The new unit, which I’m going to call “Unitled Bob Miller Project” or UBMP for short, plans to predicate its business model on some simple truths: publishers are routinely forced to overpay their name-brand authors in order to keep them, making it impossible for even bestsellers to earn out. And they also routinely overbid on debuts, doling out big advances to “unproven” authors whose sales rarely measure up to expectations. So eliminating advances in favor of a 50/50 profit split makes total sense, then — at least, it does for authors who are already known quantities. “The profit-sharing piece of it is interesting,” one editor mused. “Will he only be signing authors with an established track? Otherwise, why would an author forego an advance and bank on the never-predictable sales of their book?”

The answer is that Miller does only plan to sign up authors whose sales are a given. In the Times article, Miller’s new boss Jane Friedman cites Mitch Albom and Caroline Kennedy as models for the kind of author the UBMP will publish. And he’s told Publishers Marketplace that “short low-price hardcovers” are where the market lies.

Profit-sharing’s current poster boy, of course, is Stephen King. His latest deal with Simon&Schuster involved a low advance, compensated for by a more than 50% split of his books’ sales. For an established author, he says, accepting a whopping advance is tantamount to “taking out flop insurance,” which serves neither author nor publisher in the long run.

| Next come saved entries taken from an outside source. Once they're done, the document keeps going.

<file path="config.mk">
export PLATFORM = sky130hd
export DESIGN_NAME = lru_key_value_cache
export DESIGN_NICKNAME = d
export VERILOG_FILES = /design/src/sv/lru_pkg.sv /design/src/sv/lru_key_value_cache.sv /design/src/sv/lru_kv_store.sv /design/src/sv/lru_rank_store.sv
export SDC_FILE = /design/constraint.sdc
export NUM_CORES = 1
export LEC_CHECK = 0
export BUFFER_PORTS_ARGS = -buffer_cell sky130_fd_sc_hd__buf_4
export CAP_MARGIN = 20
export CORE_MARGIN = 2
export CORE_UTILIZATION = 43
export CTS_BUF_LIST = sky130_fd_sc_hd__clkbuf_2 sky130_fd_sc_hd__clkbuf_4 sky130_fd_sc_hd__clkbuf_8
export DETAILED_ROUTE_END_ITERATION = 10
export GPL_ROUTABILITY_DRIVEN = 0
export GPL_TIMING_DRIVEN = 0
export SYNTH_ARGS = -nofsm -noshare
export SYNTH_HDL_FRONTEND = slang
export SYNTH_SLANG_ARGS = --single-unit
export TNS_END_PERCENT = 100
</file>
<file path="constraint.sdc">
create_clock -name clk -period 7.8 [get_ports clk]
set_input_delay 0.78 -clock clk [delete_from_list [all_inputs] [get_ports clk]]
set_output_delay 0.78 -clock clk [all_outputs]
set_load 0.03 [all_outputs]
</file>
<file path="src/sv/lru_pkg.sv">
`timescale 1ns / 1ps

package lru_pkg;

	localparam int KEY_W     = 32;
	localparam int VAL_W     = 32;
	localparam int CAP_W     = 5;
	localparam int CAP_RESET = 16;

	localparam logic MODE_GET = 1'b0;
	localparam logic MODE_PUT = 1'b1;

	localparam logic [VAL_W-1:0] MISS_VALUE = {VAL_W{1'b1}};

endpackage

</file>
<file path="src/sv/lru_key_value_cache.sv">
`timescale 1ns / 1ps

// Fully associative key/value cache with least-recently-used replacement.
// Each transfer on the slave side is a get (tuser 0) or a put (tuser 1) and
// yields exactly one result transfer. Each operation makes one pass over
// the key memory to find the key, a free slot and the least recent entry,
// then, unless it is a get that misses, a read-modify-write pass over the
// rank memory, one entry per cycle in each pass. The next operation is
// accepted while a result waits in the output register. The user must write
// the capacity register through the cfg channel only while the cache is idle;
// the block does not enforce it. Zero acts as one and values above ENTRIES
// act as ENTRIES.

module lru_key_value_cache #(
	parameter int ENTRIES = 16
) (
	input  logic                                         clk,
	input  logic                                         arst_n,
	input  logic                                         s_tvalid,
	output logic                                         s_tready,
	// key [31:0], value [63:32]
	input  logic [lru_pkg::KEY_W+lru_pkg::VAL_W-1:0]    s_tdata,
	// mode [0]
	input  logic                                         s_tuser,
	output logic                                         m_tvalid,
	input  logic                                         m_tready,
	// read_value [31:0], victim_key [63:32]
	output logic [lru_pkg::VAL_W+lru_pkg::KEY_W-1:0]    m_tdata,
	// hit [0], evicted [1]
	output logic [1:0]                                   m_tuser,
	input  logic                                         cfg_valid,
	output logic                                         cfg_ready,
	input  logic [lru_pkg::CAP_W-1:0]                    cfg_data
);

	localparam int IW   = (ENTRIES > 1) ? $clog2(ENTRIES) : 1;
	localparam int CW   = $clog2(ENTRIES + 1);
	localparam int CMPW = (CW > lru_pkg::CAP_W) ? CW : lru_pkg::CAP_W;

	localparam logic [2:0] ST_IDLE   = 3'd0;
	localparam logic [2:0] ST_SCAN   = 3'd1;
	localparam logic [2:0] ST_DECIDE = 3'd2;
	localparam logic [2:0] ST_UPDATE = 3'd3;
	localparam logic [2:0] ST_DONE   = 3'd4;

	logic [2:0]                  state_q;
	logic [CW-1:0]               cnt_q;
	logic                        chk_v_s1;
	logic [IW-1:0]               chk_idx_s1;
	logic [CW-1:0]               count_q;
	logic [lru_pkg::CAP_W-1:0]   cap_q;

	logic                        mode_q;
	logic [lru_pkg::KEY_W-1:0]   key_q;
	logic [lru_pkg::VAL_W-1:0]   value_q;

	logic                        hit_q;
	logic [IW-1:0]               hit_idx_q;
	logic [lru_pkg::VAL_W-1:0]   hit_val_q;
	logic [IW-1:0]               hit_rank_q;
	logic                        free_found_q;
	logic [IW-1:0]               free_idx_q;
	logic                        lru_found_q;
	logic [IW-1:0]               lru_idx_q;
	logic [IW-1:0]               lru_rank_q;
	logic [lru_pkg::KEY_W-1:0]   lru_key_q;

	logic [IW-1:0]               slot_q;
	logic [IW:0]                 limit_q;

	logic                        res_hit_q;
	logic                        res_ev_q;
	logic [lru_pkg::VAL_W-1:0]   res_val_q;
	logic [lru_pkg::KEY_W-1:0]   res_evk_q;

	logic                        out_valid_q;
	logic                        out_hit_q;
	logic                        out_ev_q;
	logic [lru_pkg::VAL_W-1:0]   out_val_q;
	logic [lru_pkg::KEY_W-1:0]   out_evk_q;

	logic                        in_xfer;
	logic                        cfg_xfer;
	logic                        issue;
	logic                        scanning;
	logic                        pass_end;
	logic                        out_load;
	logic                        is_put;
	logic                        has_room;
	logic [IW-1:0]               dec_slot;
	logic [CMPW-1:0]             cap_ext;
	logic [CMPW-1:0]             ent_ext;
	logic [CMPW-1:0]             eff_cap;

	logic [lru_pkg::KEY_W-1:0]   rd_key;
	logic [lru_pkg::VAL_W-1:0]   rd_value;
	logic [IW-1:0]               rd_rank;
	logic                        rd_valid;

	logic                        scan_hit;
	logic                        scan_free;
	logic                        scan_lru;

	assign s_tready  = (state_q == ST_IDLE);
	assign cfg_ready = 1'b1;
	assign in_xfer   = s_tvalid && s_tready;
	assign cfg_xfer  = cfg_valid && cfg_ready;

	assign issue    = ((state_q == ST_SCAN) || (state_q == ST_UPDATE))
		&& (cnt_q < CW'(ENTRIES));
	assign scanning = (state_q == ST_SCAN) && chk_v_s1;
	assign pass_end = !issue && chk_v_s1;
	assign out_load = (state_q == ST_DONE) && (!out_valid_q || m_tready);

	assign scan_hit  = scanning && rd_valid && (rd_key == key_q) && !hit_q;
	assign scan_free = scanning && !rd_valid && !free_found_q;
	assign scan_lru  = scanning && rd_valid && (!lru_found_q || (rd_rank > lru_rank_q));

	assign cap_ext = CMPW'(cap_q);
	assign ent_ext = CMPW'(ENTRIES);
	always_comb begin
		if (cap_ext == '0) begin
			eff_cap = CMPW'(1);
		end else if (cap_ext > ent_ext) begin
			eff_cap = ent_ext;
		end else begin
			eff_cap = cap_ext;
		end
	end

	assign is_put   = (mode_q == lru_pkg::MODE_PUT);
	assign has_room = CMPW'(count_q) < eff_cap;
	assign dec_slot = hit_q ? hit_idx_q : (has_room ? free_idx_q : lru_idx_q);

	lru_kv_store #(
		.ENTRIES (ENTRIES)
	) u_kv_store (
		.clk      (clk),
		.rd_en    (issue && (state_q == ST_SCAN)),
		.rd_addr  (cnt_q[IW-1:0]),
		.rd_key   (rd_key),
		.rd_value (rd_value),
		.wr_en    ((state_q == ST_DECIDE) && is_put),
		.wr_addr  (dec_slot),
		.wr_key   (key_q),
		.wr_value (value_q)
	);

	lru_rank_store #(
		.ENTRIES (ENTRIES)
	) u_rank_store (
		.clk      (clk),
		.arst_n   (arst_n),
		.rd_en    (issue),
		.rd_addr  (cnt_q[IW-1:0]),
		.rd_rank  (rd_rank),
		.rd_valid (rd_valid),
		.wb_en    ((state_q == ST_UPDATE) && chk_v_s1),
		.wb_addr  (chk_idx_s1),
		.slot     (slot_q),
		.limit    (limit_q),
		.set_en   ((state_q == ST_DECIDE) && is_put && !hit_q),
		.set_addr (dec_slot)
	);

	always_ff @(posedge clk or negedge arst_n) begin
		if (!arst_n) begin
			state_q      <= ST_IDLE;
			cnt_q        <= '0;
			chk_v_s1     <= 1'b0;
			count_q      <= '0;
			cap_q        <= lru_pkg::CAP_W'(lru_pkg::CAP_RESET);
			hit_q        <= 1'b0;
			free_found_q <= 1'b0;
			lru_found_q  <= 1'b0;
			out_valid_q  <= 1'b0;
		end else begin
			if (cfg_xfer) begin
				cap_q <= cfg_data;
			end
			if (out_load) begin
				out_valid_q <= 1'b1;
			end else if (m_tready) begin
				out_valid_q <= 1'b0;
			end
			if (scan_hit) begin
				hit_q <= 1'b1;
			end
			if (scan_free) begin
				free_found_q <= 1'b1;
			end
			if (scan_lru) begin
				lru_found_q <= 1'b1;
			end
			unique case (state_q)
				ST_IDLE: begin
					if (in_xfer) begin
						cnt_q        <= '0;
						chk_v_s1     <= 1'b0;
						hit_q        <= 1'b0;
						free_found_q <= 1'b0;
						lru_found_q  <= 1'b0;
						state_q      <= ST_SCAN;
					end
				end
				ST_SCAN, ST_UPDATE: begin
					if (issue) begin
						cnt_q <= cnt_q + CW'(1);
					end
					chk_v_s1 <= issue;
					if (pass_end) begin
						state_q <= (state_q == ST_SCAN) ? ST_DECIDE : ST_DONE;
					end
				end
				ST_DECIDE: begin
					cnt_q <= '0;
					if (is_put && !hit_q && has_room) begin
						count_q <= count_q + CW'(1);
					end
					state_q <= (hit_q || is_put) ? ST_UPDATE : ST_DONE;
				end
				ST_DONE: begin
					if (out_load) begin
						state_q <= ST_IDLE;
					end
				end
				default: begin
					state_q <= ST_IDLE;
				end
			endcase
		end
	end

	always_ff @(posedge clk) begin
		if (in_xfer) begin
			mode_q  <= s_tuser;
			key_q   <= s_tdata[lru_pkg::KEY_W-1:0];
			value_q <= s_tdata[lru_pkg::KEY_W +: lru_pkg::VAL_W];
		end
		if (issue) begin
			chk_idx_s1 <= cnt_q[IW-1:0];
		end
		if (scan_hit) begin
			hit_idx_q  <= chk_idx_s1;
			hit_val_q  <= rd_value;
			hit_rank_q <= rd_rank;
		end
		if (scan_free) begin
			free_idx_q <= chk_idx_s1;
		end
		if (scan_lru) begin
			lru_idx_q  <= chk_idx_s1;
			lru_rank_q <= rd_rank;
			lru_key_q  <= rd_key;
		end
		if (state_q == ST_DECIDE) begin
			slot_q    <= dec_slot;
			limit_q   <= hit_q ? {1'b0, hit_rank_q} : (IW + 1)'(ENTRIES);
			res_hit_q <= hit_q;
			res_ev_q  <= is_put && !hit_q && !has_room;
			if (is_put) begin
				res_val_q <= '0;
			end else if (hit_q) begin
				res_val_q <= hit_val_q;
			end else begin
				res_val_q <= lru_pkg::MISS_VALUE;
			end
			res_evk_q <= (is_put && !hit_q && !has_room) ? lru_key_q : '0;
		end
		if (out_load) begin
			out_hit_q <= res_hit_q;
			out_ev_q  <= res_ev_q;
			out_val_q <= res_val_q;
			out_evk_q <= res_evk_q;
		end
	end

	assign m_tvalid = out_valid_q;
	assign m_tdata  = {out_evk_q, out_val_q};
	assign m_tuser  = {out_ev_q, out_hit_q};

endmodule

</file>
<file path="src/sv/lru_kv_store.sv">
`timescale 1ns / 1ps

module lru_kv_store #(
	parameter int ENTRIES = 16,
	localparam int IW = (ENTRIES > 1) ? $clog2(ENTRIES) : 1
) (
	input  logic                          clk,
	input  logic                          rd_en,
	input  logic [IW-1:0]                 rd_addr,
	output logic [lru_pkg::KEY_W-1:0]     rd_key,
	output logic [lru_pkg::VAL_W-1:0]     rd_value,
	input  logic                          wr_en,
	input  logic [IW-1:0]                 wr_addr,
	input  logic [lru_pkg::KEY_W-1:0]     wr_key,
	input  logic [lru_pkg::VAL_W-1:0]     wr_value
);

	logic [lru_pkg::KEY_W-1:0] key_mem [ENTRIES];
	logic [lru_pkg::VAL_W-1:0] val_mem [ENTRIES];

	always_ff @(posedge clk) begin
		if (wr_en) begin
			key_mem[wr_addr] <= wr_key;
			val_mem[wr_addr] <= wr_value;
		end
	end

	always_ff @(posedge clk) begin
		if (rd_en) begin
			rd_key   <= key_mem[rd_addr];
			rd_value <= val_mem[rd_addr];
		end
	end

endmodule

</file>
<file path="src/sv/lru_rank_store.sv">
`timescale 1ns / 1ps

module lru_rank_store #(
	parameter int ENTRIES = 16,
	localparam int IW = (ENTRIES > 1) ? $clog2(ENTRIES) : 1
) (
	input  logic          clk,
	input  logic          arst_n,
	input  logic          rd_en,
	input  logic [IW-1:0] rd_addr,
	output logic [IW-1:0] rd_rank,
	output logic          rd_valid,
	input  logic          wb_en,
	input  logic [IW-1:0] wb_addr,
	input  logic [IW-1:0] slot,
	input  logic [IW:0]   limit,
	input  logic          set_en,
	input  logic [IW-1:0] set_addr
);

	logic [IW-1:0]      rank_mem [ENTRIES];
	logic [ENTRIES-1:0] valid_q;
	logic [IW-1:0]      new_rank;

	// most recent goes to zero, younger valid entries age by one
	always_comb begin
		if (wb_addr == slot) begin
			new_rank = '0;
		end else if (rd_valid && ({1'b0, rd_rank} < limit)) begin
			new_rank = rd_rank + IW'(1);
		end else begin
			new_rank = rd_rank;
		end
	end

	always_ff @(posedge clk) begin
		if (wb_en) begin
			rank_mem[wb_addr] <= new_rank;
		end
	end

	always_ff @(posedge clk) begin
		if (rd_en) begin
			rd_rank <= rank_mem[rd_addr];
		end
	end

	always_ff @(posedge clk or negedge arst_n) begin
		if (!arst_n) begin
			valid_q  <= '0;
			rd_valid <= 1'b0;
		end else begin
			if (set_en) begin
				valid_q[set_addr] <= 1'b1;
			end
			if (rd_en) begin
				rd_valid <= valid_q[rd_addr];
			end
		end
	end

endmodule

</file>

Other UBMP innovations include: no bookseller returns, maybe-free with hardcover purchase ebooks and audiobooks, and more serious attention paid to online marketing. The agents I spoke to were universally enthusiastic. “I actually think this is a worthy experiment and I think Bob Miller really gets the untapped potential of online marketing, direct internet sales and online market research,” one said. “I would be thrilled if as an industry we started putting serious money and brainpower into the online side of the business. As more and more book sales move online, we have to figure out how to target readers (particularly non-fiction readers) and the internet is much more efficient at doing that than the old bricks and mortar method of simply getting the books onto the front tables of bookstores in bulk.”

Another agent is more reserved, but still enthusiastic just because, well, it’s Bob!* “If it was anyone else, anywhere else, no way. (It’s actually similar to Vanguard Press’s business model) but it’s Bob Miller, which, as you know, means something. I’m not sure I’d want one of my clients to be the test case, but I suspect the whole endeavor could offer this endlessly ailing business a way forward.”

(Disclosure: I used to work at Hyperion, so naturally I am also a Bob fan.)